TASK PROMPT. For this exercise, please find the lines in the entries that include the word "simulation" and copy them.
━━━ DATA EXTRACTS
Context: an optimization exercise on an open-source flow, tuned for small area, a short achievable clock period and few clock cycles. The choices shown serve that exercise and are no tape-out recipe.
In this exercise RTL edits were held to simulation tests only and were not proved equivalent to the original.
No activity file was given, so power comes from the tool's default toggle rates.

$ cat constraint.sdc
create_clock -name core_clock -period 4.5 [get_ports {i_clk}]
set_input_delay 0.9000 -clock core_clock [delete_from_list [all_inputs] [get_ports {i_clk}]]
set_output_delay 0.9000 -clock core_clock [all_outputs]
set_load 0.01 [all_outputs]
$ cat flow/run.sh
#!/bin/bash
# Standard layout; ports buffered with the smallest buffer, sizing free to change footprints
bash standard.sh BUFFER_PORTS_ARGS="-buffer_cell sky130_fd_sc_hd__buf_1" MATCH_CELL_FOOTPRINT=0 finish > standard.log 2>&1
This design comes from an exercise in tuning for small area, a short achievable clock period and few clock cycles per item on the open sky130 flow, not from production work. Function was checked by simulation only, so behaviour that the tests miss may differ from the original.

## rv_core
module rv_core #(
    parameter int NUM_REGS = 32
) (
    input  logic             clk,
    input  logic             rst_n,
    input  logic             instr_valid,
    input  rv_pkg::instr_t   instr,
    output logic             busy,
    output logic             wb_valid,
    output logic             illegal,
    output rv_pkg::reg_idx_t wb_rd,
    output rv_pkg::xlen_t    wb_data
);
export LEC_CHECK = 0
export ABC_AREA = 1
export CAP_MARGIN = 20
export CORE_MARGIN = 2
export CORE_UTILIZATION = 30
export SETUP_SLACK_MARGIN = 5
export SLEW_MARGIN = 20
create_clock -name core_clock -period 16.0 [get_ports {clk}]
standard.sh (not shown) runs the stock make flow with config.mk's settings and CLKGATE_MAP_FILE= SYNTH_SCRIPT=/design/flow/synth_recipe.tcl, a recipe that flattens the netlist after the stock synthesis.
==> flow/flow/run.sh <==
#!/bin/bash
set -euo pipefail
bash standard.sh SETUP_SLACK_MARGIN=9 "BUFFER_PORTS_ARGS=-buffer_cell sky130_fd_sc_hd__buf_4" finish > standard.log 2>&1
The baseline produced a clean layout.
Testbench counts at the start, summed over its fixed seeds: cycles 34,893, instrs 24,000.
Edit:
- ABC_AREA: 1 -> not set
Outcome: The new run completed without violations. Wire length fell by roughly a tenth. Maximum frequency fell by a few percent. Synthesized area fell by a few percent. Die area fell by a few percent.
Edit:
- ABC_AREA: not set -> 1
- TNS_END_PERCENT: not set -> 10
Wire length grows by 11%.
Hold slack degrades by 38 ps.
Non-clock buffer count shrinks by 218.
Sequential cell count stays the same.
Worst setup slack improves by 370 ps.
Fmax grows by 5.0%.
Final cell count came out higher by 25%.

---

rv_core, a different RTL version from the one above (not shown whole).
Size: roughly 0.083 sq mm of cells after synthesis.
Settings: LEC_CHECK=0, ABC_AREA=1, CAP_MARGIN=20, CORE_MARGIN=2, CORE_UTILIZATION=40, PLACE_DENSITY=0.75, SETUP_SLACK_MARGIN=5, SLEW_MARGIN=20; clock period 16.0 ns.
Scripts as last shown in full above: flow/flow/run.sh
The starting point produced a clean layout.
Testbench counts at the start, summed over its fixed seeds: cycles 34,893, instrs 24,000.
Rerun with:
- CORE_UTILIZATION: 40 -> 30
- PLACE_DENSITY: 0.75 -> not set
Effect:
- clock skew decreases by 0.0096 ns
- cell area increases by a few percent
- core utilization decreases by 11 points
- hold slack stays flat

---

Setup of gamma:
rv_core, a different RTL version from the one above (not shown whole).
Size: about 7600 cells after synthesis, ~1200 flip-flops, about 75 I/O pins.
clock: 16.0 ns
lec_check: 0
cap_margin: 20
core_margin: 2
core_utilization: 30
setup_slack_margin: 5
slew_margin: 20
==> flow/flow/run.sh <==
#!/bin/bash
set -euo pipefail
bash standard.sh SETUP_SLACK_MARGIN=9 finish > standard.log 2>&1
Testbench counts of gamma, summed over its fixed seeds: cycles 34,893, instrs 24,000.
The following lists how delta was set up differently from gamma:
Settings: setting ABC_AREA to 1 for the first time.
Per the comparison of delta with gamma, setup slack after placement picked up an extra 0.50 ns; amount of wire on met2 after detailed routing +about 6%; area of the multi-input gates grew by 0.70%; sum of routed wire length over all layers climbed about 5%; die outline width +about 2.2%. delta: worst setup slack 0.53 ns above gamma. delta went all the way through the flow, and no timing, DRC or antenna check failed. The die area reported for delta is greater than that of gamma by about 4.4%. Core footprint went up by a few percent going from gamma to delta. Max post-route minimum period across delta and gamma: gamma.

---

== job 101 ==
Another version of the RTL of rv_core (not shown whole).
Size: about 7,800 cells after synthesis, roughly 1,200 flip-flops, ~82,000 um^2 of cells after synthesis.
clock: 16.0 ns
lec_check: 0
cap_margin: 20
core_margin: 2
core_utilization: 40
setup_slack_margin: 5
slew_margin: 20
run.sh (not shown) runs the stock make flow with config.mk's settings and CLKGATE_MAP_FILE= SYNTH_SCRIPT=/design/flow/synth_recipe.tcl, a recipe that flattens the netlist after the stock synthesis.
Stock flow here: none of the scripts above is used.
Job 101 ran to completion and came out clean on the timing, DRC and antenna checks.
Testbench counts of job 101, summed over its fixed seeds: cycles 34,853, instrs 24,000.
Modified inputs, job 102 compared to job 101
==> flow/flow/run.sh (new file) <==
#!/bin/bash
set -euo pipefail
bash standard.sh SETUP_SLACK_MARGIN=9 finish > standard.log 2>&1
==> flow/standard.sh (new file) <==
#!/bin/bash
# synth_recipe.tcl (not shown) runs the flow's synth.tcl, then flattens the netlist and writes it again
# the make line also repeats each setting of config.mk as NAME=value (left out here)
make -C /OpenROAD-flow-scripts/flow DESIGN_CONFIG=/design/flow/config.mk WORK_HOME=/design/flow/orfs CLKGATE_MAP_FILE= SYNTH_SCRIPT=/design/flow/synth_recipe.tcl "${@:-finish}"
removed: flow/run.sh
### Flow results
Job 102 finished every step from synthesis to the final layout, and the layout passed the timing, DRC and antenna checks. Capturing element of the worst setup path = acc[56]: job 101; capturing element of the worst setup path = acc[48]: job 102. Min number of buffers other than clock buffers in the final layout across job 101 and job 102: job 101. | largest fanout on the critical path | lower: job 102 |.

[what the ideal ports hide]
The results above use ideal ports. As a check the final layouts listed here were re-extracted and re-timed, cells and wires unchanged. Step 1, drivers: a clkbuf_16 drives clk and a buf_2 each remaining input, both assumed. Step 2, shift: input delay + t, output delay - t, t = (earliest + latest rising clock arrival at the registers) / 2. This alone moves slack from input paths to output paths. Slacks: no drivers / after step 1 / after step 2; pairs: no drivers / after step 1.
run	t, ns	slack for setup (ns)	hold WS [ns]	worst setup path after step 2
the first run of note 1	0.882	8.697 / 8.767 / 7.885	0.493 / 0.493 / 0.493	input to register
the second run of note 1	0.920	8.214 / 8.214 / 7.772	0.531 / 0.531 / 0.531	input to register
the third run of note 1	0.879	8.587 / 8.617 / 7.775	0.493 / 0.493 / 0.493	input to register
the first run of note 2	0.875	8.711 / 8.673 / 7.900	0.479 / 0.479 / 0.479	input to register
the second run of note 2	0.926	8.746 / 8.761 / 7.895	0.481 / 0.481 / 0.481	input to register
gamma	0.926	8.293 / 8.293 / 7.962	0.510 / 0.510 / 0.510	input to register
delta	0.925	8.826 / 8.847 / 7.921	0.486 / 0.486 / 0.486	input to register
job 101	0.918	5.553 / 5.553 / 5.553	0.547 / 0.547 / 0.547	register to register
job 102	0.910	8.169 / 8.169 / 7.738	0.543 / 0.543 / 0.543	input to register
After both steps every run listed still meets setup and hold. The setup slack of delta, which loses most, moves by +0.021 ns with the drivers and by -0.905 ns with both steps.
━━━━━━
━━━ DATA EXTRACTS
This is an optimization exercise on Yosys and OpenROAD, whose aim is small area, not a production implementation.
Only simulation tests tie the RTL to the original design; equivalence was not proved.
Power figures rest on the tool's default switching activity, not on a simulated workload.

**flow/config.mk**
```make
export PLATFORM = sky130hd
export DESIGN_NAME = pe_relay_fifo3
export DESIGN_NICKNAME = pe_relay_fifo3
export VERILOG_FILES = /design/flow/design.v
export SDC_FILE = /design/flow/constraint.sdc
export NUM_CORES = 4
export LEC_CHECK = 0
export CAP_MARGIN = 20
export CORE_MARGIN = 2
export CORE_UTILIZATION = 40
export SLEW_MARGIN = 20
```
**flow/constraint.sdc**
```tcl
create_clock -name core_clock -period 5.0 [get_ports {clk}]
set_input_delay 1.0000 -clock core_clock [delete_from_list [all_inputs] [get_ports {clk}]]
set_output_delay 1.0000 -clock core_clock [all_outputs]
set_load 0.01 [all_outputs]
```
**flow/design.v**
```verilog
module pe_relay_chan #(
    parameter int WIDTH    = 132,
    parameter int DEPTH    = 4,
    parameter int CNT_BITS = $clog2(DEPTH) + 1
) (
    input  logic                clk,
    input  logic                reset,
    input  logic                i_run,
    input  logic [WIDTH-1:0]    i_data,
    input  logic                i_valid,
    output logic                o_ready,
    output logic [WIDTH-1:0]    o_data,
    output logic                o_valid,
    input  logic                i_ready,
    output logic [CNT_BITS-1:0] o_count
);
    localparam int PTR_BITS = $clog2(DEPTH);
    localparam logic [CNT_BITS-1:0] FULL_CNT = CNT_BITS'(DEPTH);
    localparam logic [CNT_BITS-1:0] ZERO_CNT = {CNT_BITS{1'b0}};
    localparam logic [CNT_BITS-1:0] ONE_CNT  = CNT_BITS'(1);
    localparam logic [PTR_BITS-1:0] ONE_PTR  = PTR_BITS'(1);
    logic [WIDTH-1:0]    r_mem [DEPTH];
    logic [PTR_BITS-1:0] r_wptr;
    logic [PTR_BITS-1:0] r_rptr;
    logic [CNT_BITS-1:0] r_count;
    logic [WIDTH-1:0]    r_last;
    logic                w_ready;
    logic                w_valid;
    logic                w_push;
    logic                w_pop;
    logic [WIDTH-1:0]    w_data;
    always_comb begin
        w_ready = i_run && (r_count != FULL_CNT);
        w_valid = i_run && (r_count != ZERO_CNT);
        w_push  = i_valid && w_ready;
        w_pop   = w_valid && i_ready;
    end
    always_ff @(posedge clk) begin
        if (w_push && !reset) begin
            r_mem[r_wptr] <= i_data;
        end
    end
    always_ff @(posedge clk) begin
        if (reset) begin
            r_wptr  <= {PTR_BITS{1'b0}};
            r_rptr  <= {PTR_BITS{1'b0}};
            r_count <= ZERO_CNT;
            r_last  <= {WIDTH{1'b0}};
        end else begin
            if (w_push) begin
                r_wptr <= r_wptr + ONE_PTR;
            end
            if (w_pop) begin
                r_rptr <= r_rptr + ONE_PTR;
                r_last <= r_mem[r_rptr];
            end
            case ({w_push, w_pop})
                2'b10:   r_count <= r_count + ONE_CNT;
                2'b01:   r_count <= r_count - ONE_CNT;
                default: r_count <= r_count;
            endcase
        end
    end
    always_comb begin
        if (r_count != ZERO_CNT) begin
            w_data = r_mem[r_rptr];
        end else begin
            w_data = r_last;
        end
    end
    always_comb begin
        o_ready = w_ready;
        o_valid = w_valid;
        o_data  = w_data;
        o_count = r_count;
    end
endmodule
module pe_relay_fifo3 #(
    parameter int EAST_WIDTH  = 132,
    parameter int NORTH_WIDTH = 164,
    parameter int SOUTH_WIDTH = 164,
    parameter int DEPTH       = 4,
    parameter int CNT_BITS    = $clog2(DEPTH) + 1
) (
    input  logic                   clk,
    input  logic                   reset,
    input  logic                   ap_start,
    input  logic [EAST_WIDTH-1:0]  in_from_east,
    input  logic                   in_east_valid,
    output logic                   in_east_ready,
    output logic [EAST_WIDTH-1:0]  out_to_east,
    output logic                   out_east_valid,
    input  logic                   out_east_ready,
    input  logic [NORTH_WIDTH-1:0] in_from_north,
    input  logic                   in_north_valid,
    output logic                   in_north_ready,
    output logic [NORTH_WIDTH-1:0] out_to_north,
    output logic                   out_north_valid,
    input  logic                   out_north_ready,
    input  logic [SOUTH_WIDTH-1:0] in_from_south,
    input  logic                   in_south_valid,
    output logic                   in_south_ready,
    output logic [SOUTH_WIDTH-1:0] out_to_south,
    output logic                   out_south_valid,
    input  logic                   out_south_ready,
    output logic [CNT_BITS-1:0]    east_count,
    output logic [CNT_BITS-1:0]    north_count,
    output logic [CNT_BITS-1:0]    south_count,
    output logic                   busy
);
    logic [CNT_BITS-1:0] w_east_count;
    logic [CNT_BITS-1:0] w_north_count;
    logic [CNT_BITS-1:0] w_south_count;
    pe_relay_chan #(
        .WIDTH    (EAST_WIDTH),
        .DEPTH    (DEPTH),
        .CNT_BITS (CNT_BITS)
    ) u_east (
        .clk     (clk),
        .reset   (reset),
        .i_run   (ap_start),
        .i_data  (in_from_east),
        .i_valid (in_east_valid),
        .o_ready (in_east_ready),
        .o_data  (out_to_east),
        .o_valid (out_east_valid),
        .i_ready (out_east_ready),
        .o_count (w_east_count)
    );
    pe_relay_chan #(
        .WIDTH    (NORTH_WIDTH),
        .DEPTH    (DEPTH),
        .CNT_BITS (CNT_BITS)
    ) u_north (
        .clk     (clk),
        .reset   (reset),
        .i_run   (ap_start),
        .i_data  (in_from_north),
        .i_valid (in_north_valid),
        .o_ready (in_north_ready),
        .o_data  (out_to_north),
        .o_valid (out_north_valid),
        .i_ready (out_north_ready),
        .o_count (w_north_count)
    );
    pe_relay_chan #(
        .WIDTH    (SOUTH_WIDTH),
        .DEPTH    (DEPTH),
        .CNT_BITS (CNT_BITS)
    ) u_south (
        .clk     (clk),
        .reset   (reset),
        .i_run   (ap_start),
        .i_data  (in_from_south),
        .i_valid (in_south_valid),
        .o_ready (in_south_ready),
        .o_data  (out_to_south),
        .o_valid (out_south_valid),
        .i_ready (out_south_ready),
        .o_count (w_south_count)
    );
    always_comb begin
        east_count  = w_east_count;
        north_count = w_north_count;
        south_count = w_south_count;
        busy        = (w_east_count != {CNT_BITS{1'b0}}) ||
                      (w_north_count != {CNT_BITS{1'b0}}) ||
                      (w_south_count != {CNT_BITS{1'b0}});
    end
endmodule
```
━━━━━━
PROBLEM SOLUTION.
In this exercise RTL edits were held to simulation tests only and were not proved equivalent to the original.
This design comes from an exercise in tuning for small area, a short achievable clock period and few clock cycles per item on the open sky130 flow, not from production work. Function was checked by simulation only, so behaviour that the tests miss may differ from the original.
Only simulation tests tie the RTL to the original design; equivalence was not proved.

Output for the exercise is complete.